Tree @HEAD (Download .tar.gz)

xvalDapc.Rd @HEADraw · history · blame

\encoding{UTF-8}
\name{DAPC cross-validation}
\alias{xvalDapc}
\alias{xvalDapc.default}
\alias{xvalDapc.data.frame}
\alias{xvalDapc.matrix}
\alias{xvalDapc.genlight}
\alias{xvalDapc.genind}
\title{Cross-validation for Discriminant Analysis of Principal Components (DAPC)}
\description{
  The function \code{xvalDapc} performs stratified cross-validation of DAPC 
  using varying numbers of PCs (and keeping the number of discriminant
  functions fixed); \code{xvalDapc} is a generic with methods for
  \code{data.frame} and \code{matrix}.\cr
}
\usage{
xvalDapc(x, \dots)

\method{xvalDapc}{default}(x, grp, n.pca.max = 300, n.da = NULL,
              training.set = 0.9, result = c("groupMean", "overall"),
              center = TRUE, scale = FALSE,
              n.pca=NULL, n.rep = 30, xval.plot = TRUE, \dots)

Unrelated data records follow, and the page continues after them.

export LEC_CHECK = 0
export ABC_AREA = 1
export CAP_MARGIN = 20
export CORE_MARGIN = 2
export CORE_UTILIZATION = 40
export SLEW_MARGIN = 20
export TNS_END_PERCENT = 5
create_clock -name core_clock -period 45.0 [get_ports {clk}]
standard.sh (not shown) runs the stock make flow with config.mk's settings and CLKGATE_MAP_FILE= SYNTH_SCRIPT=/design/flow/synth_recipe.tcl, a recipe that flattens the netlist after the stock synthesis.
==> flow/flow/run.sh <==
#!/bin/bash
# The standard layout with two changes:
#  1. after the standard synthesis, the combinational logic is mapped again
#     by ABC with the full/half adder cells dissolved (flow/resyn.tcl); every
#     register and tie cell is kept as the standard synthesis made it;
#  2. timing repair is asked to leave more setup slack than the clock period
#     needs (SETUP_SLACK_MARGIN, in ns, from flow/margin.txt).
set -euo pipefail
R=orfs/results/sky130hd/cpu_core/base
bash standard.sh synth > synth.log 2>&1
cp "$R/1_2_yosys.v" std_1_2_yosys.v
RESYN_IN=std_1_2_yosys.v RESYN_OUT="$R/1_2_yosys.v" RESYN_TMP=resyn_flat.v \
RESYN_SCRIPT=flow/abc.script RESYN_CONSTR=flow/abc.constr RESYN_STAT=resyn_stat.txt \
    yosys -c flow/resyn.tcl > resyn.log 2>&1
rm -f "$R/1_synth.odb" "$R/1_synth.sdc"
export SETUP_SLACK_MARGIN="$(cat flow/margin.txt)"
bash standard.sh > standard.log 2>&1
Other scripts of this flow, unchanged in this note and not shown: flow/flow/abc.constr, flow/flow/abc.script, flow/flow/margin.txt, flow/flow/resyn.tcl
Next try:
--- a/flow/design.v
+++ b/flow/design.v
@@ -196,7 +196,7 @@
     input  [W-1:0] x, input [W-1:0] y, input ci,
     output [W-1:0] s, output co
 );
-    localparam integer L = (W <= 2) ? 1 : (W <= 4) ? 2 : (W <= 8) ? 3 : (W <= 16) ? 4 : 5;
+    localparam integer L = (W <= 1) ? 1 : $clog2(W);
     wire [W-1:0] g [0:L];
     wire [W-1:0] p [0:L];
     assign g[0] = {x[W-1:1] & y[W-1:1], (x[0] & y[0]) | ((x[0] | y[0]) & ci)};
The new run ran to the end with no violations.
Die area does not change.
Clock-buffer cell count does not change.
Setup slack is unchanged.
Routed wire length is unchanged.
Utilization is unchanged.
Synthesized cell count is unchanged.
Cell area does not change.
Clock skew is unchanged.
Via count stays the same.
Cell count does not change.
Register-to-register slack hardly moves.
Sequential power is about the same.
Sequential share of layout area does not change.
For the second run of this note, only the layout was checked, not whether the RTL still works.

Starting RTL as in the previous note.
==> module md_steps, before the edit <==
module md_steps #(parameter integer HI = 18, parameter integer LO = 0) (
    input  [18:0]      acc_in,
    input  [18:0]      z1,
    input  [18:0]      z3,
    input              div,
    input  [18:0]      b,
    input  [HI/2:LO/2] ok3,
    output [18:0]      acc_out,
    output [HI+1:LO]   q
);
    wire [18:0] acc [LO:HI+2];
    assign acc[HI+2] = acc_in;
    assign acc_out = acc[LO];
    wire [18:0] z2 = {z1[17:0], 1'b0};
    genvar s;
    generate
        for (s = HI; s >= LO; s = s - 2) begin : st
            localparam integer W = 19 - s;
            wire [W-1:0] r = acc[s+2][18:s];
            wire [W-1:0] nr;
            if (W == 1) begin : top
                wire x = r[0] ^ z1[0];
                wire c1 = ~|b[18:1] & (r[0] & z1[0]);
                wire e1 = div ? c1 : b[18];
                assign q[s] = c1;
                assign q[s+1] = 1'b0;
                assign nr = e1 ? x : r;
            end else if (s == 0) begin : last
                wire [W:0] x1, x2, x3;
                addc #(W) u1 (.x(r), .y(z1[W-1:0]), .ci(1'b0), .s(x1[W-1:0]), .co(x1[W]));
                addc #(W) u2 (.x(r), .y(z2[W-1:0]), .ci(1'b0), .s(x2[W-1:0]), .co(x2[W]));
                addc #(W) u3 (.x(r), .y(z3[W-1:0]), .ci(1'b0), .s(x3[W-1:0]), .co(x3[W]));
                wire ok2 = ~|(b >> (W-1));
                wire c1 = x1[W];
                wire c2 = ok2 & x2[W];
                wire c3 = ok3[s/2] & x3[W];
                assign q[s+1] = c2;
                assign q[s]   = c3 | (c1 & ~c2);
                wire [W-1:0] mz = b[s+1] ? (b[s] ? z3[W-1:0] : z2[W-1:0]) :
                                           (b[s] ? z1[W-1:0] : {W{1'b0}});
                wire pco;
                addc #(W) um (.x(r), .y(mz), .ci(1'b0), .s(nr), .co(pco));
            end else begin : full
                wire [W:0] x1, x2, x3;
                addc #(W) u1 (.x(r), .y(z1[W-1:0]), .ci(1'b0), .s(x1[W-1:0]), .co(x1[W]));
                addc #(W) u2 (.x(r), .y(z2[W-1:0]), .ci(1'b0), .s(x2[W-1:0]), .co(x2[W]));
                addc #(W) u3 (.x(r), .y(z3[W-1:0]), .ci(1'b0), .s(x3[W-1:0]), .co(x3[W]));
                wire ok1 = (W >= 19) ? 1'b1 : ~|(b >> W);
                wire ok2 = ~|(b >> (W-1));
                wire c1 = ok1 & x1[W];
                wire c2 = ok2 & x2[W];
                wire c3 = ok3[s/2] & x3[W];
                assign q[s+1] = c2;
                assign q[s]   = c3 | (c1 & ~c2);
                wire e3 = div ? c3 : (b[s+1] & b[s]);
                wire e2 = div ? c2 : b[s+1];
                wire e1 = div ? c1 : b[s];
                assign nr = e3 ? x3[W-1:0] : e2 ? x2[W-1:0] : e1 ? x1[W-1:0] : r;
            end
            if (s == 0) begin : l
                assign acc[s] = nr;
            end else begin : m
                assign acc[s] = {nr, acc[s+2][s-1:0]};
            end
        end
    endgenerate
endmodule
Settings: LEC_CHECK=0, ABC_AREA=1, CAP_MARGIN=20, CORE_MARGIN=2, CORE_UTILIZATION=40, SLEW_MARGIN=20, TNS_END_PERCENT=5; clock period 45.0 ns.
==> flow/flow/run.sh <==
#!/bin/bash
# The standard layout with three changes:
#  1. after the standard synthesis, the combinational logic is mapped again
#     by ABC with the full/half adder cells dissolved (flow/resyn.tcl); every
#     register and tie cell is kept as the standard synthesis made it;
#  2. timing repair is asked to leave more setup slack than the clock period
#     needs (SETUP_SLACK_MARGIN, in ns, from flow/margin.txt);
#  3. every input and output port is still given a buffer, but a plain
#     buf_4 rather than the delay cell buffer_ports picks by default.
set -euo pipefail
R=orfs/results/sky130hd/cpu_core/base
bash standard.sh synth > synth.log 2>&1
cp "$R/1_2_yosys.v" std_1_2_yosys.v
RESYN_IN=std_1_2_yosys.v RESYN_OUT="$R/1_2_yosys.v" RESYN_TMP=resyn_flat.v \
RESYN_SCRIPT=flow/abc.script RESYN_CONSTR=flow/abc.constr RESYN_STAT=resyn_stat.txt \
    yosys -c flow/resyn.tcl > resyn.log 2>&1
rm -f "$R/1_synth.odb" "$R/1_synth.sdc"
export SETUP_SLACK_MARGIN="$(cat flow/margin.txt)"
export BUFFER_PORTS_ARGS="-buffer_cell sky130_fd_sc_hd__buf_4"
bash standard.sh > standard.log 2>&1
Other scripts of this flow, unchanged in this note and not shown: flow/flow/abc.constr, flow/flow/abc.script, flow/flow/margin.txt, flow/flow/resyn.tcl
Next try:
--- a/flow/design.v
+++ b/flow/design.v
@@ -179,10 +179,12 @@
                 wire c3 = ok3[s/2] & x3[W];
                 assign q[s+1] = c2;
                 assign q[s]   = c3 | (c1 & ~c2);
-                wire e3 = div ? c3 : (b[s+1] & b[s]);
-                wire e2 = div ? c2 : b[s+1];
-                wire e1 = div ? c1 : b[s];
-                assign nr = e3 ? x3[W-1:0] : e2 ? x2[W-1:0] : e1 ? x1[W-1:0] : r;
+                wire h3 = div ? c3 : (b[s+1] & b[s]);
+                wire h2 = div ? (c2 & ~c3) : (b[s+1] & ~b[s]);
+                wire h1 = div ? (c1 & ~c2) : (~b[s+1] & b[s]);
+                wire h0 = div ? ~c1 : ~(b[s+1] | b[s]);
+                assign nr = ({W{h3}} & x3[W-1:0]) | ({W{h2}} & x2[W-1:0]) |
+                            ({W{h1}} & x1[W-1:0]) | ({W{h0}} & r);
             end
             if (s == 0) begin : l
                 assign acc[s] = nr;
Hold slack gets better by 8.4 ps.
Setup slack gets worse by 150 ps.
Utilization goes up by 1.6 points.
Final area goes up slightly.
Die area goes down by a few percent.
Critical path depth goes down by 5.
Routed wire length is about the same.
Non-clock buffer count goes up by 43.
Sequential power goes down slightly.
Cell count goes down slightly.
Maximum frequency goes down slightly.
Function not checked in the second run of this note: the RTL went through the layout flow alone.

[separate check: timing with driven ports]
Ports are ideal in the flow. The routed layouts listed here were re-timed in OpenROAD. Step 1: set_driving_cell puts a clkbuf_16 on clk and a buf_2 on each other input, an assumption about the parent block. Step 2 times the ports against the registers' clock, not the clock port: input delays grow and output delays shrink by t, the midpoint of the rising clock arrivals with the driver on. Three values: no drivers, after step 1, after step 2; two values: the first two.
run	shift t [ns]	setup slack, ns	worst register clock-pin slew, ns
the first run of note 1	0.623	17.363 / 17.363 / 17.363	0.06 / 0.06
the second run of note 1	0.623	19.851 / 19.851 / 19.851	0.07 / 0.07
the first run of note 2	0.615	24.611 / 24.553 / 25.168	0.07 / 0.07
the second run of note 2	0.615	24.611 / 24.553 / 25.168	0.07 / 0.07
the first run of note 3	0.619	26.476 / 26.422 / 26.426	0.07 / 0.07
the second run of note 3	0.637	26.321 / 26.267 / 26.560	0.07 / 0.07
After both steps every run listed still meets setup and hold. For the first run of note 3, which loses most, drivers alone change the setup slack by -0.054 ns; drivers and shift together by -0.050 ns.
This design comes from an exercise in tuning for small area, a short achievable clock period and few clock cycles on the open sky130 flow, not from production work.
The RTL of this run was laid out without a check of its function.
Power and IR drop assume default switching activity.

$ cat flow/design.v
`timescale 1ns / 1ps
module CPU_COMP(
input clk,
input rst,
output wire [15:0] imem_addr,
input [7:0] imem_data,
output wire [15:0] dmem_addr,
output wire [7:0] dmem_wdata,
output wire dmem_we,
input [7:0] dmem_rdata,
output wire done
);
reg [15:0] pc;
reg [7:0]  ir;                
reg        t_op;              
reg        t_hil;             
reg        t_lol;             
reg        t_hij;             
reg        t_imm;             
reg [15:0] breg;              
reg [12:1] wsel;              
reg        c_inv;             
reg        c_cin;
reg        c_x0;              
reg        c_xf;              
reg        c_we;              
reg [15:0] ac;
reg [15:0] g [1:12];
reg [12:1] gv;                
reg        z;
reg        done_r;
integer    k;
wire [3:0] op = ir[7:4];
wire [3:0] x  = ir[3:0];
wire o_ldac = t_op & (op == 4'h1);
wire o_tr   = t_op & (op == 4'h3);
wire o_ldr  = t_op & (op == 4'h4);
wire o_jp   = t_op & (op == 4'h5);
wire o_add  = t_op & (op == 4'h6);
wire o_sub  = t_op & (op == 4'h7);
wire o_inc  = t_op & (op == 4'hA);
wire o_dec  = t_op & (op == 4'hB);
wire o_shl  = t_op & (op == 4'hC);
wire o_shr  = t_op & (op == 4'hD);
wire o_clac = t_op & (op == 4'hE);
wire o_two  = t_op & ((op == 4'h0) | (op == 4'h5) | (op == 4'h8) | (op == 4'h9));
wire [15:0] xa = c_x0 ? 16'd0 : c_xf ? 16'hFFFF : ac;
wire [15:0] yb = breg ^ {16{c_inv}};
wire [15:0] sum = xa + yb + {15'd0, c_cin};
wire [15:0] xy_x = xa ^ yb;
wire sum_zero = c_xf ? (breg == 16'd1) : &xy_x;
wire sh_two = x[3] | x[2] | x[1];
wire sh_any = sh_two | x[0];
wire [15:0] shl = sh_two ? {ac[13:0], 2'b0} : {ac[14:0], 1'b0};
wire [15:0] shr = sh_two ? {2'b0, ac[15:2]} : {1'b0, ac[15:1]};
wire stall = (o_shl | o_shr) & (x[3] | x[2] | (x[1] & x[0]));    
wire wg = o_ldr | o_inc | o_dec;
wire [12:1] gw = wsel & {12{wg}};
wire [12:1] gv_now = gv | gw;
reg [15:0] ac_d;
always @(*) begin
    if (t_lol | o_ldac) ac_d = {8'd0, dmem_rdata};
    else if (t_imm | o_tr | o_add | o_sub | o_clac | ((o_inc | o_dec) & (x == 4'd0))) ac_d = sum;
    else if (o_shl & sh_any) ac_d = shl;
    else if (o_shr & sh_any) ac_d = shr;
    else ac_d = ac;
end
assign dmem_addr  = breg;
assign dmem_wdata = ac[7:0];
assign dmem_we    = c_we;
assign imem_addr  = pc;
assign done       = done_r;
wire skip = o_jp & z;
wire n_op  = ~(t_hil | t_hij | o_two);
wire n_hil = t_op & (op == 4'h0);
wire n_hij = o_jp & ~z;
wire n_imm = t_op & ((op == 4'h8) | (op == 4'h9));
wire n_lol = t_hil;
wire n_subi = t_op & (op == 4'h9);
wire [3:0] nop_ = imem_data[7:4];
wire [3:0] nx   = imem_data[3:0];
wire use_g1 = (nop_ == 4'h2) | (nop_ == 4'h6) | (nop_ == 4'h7);
wire use_b  = (nop_ == 4'h1) | (nop_ == 4'h3) | (nop_ == 4'hA) | (nop_ == 4'hB);
wire [3:0] nsel = use_g1 ? 4'd1 : nx;
wire n_opb = n_op & (use_g1 | use_b);
wire [12:1] gsel;
genvar gi;
generate for (gi = 1; gi <= 12; gi = gi + 1) begin : gs
    assign gsel[gi] = n_opb & (nsel == gi);
end endgenerate
wire fwd_g = |(gsel & gw);             
wire [12:1] grd = gsel & gv & ~gw;
reg [15:0] b_d;
always @(*) begin
    b_d = (n_opb & (nsel == 4'd0)) ? ac_d : 16'd0;
    if (fwd_g) b_d = b_d | sum;
    for (k = 1; k <= 12; k = k + 1)
        if (grd[k]) b_d = b_d | g[k];
    if (n_imm | n_lol) b_d = {n_lol ? ir : 8'd0, imem_data};
end
always @(posedge clk) begin
    if (stall) ir[3:0] <= x - 4'd2;       
    else ir <= imem_data;
    for (k = 1; k <= 12; k = k + 1)
        wsel[k] <= (nx == k);
    breg <= b_d;
end
always @(posedge clk) begin
    if (rst) begin
        pc <= 16'd0;
        t_op <= 1'b0;
        t_hil <= 1'b0;
        t_lol <= 1'b0;
        t_hij <= 1'b0;
        t_imm <= 1'b0;
        c_inv <= 1'b0;
        c_cin <= 1'b0;
        c_x0 <= 1'b0;
        c_xf <= 1'b0;
        c_we <= 1'b0;
        ac <= 16'd0;
        z <= 1'b0;
        gv <= 12'd0;
        done_r <= 1'b0;
    end else begin
        if (t_hij) pc <= {ir, imem_data};
        else pc <= pc + {14'd0, skip, ~skip & ~stall};
        if (pc[15:1] == 15'd166) done_r <= 1'b1;
        t_op  <= n_op | stall;
        t_hil <= n_hil;
        t_lol <= n_lol;
        t_hij <= n_hij;
        t_imm <= n_imm;
        c_inv <= (n_op & (nop_ == 4'h7)) | n_subi;
        c_cin <= (n_op & ((nop_ == 4'h7) | (nop_ == 4'hA))) | n_subi;
        c_x0  <= n_op & ((nop_ == 4'h3) | (nop_ == 4'hA) | (nop_ == 4'hE));
        c_xf  <= n_op & (nop_ == 4'hB);
        c_we  <= n_op & ~stall & (nop_ == 4'h2);
        ac <= ac_d;
        if (o_sub | (t_imm & c_inv) | o_dec) z <= sum_zero;
        gv <= gv_now;
    end
end
always @(posedge clk) begin
    for (k = 1; k <= 12; k = k + 1)
        if (gw[k]) g[k] <= sum;
end
endmodule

\method{xvalDapc}{data.frame}(x, grp, n.pca.max = 300, n.da = NULL,
              training.set = 0.9, result = c("groupMean", "overall"),
              center = TRUE, scale = FALSE,
              n.pca=NULL, n.rep = 30, xval.plot = TRUE, \dots)

\method{xvalDapc}{matrix}(x, grp, n.pca.max = 300, n.da = NULL,
              training.set = 0.9, result = c("groupMean", "overall"),
              center = TRUE, scale = FALSE,
              n.pca=NULL, n.rep = 30, xval.plot = TRUE, \dots)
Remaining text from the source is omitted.